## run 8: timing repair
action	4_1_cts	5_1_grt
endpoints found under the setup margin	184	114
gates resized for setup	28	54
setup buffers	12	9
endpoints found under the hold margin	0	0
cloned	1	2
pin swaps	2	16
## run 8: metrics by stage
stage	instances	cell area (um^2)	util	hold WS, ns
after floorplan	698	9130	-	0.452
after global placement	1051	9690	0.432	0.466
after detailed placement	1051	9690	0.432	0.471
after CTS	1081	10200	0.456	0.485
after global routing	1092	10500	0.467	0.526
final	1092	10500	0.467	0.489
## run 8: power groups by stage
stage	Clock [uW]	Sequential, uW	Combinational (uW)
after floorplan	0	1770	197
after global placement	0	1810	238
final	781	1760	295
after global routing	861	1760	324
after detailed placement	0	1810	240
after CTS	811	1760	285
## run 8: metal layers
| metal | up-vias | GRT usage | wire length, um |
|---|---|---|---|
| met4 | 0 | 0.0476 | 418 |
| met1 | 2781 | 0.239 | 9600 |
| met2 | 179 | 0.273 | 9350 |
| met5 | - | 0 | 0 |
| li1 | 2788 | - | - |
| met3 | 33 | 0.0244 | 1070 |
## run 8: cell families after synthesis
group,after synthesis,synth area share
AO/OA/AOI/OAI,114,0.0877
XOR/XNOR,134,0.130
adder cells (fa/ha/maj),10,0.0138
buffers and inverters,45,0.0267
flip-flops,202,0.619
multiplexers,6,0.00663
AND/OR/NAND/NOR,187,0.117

☆ ☆ ☆ ☆ ☆

**Task prompt**
Output the listing above without altering a single character.

**Solution below**
## run 8: timing repair
action	4_1_cts	5_1_grt
endpoints found under the setup margin	184	114
gates resized for setup	28	54
setup buffers	12	9
endpoints found under the hold margin	0	0
cloned	1	2
pin swaps	2	16
## run 8: metrics by stage
stage	instances	cell area (um^2)	util	hold WS, ns
after floorplan	698	9130	-	0.452
after global placement	1051	9690	0.432	0.466
after detailed placement	1051	9690	0.432	0.471
after CTS	1081	10200	0.456	0.485
after global routing	1092	10500	0.467	0.526
final	1092	10500	0.467	0.489
## run 8: power groups by stage
stage	Clock [uW]	Sequential, uW	Combinational (uW)
after floorplan	0	1770	197
after global placement	0	1810	238
final	781	1760	295
after global routing	861	1760	324
after detailed placement	0	1810	240
after CTS	811	1760	285
## run 8: metal layers
| metal | up-vias | GRT usage | wire length, um |
|---|---|---|---|
| met4 | 0 | 0.0476 | 418 |
| met1 | 2781 | 0.239 | 9600 |
| met2 | 179 | 0.273 | 9350 |
| met5 | - | 0 | 0 |
| li1 | 2788 | - | - |
| met3 | 33 | 0.0244 | 1070 |
## run 8: cell families after synthesis
group,after synthesis,synth area share
AO/OA/AOI/OAI,114,0.0877
XOR/XNOR,134,0.130
adder cells (fa/ha/maj),10,0.0138
buffers and inverters,45,0.0267
flip-flops,202,0.619
multiplexers,6,0.00663
AND/OR/NAND/NOR,187,0.117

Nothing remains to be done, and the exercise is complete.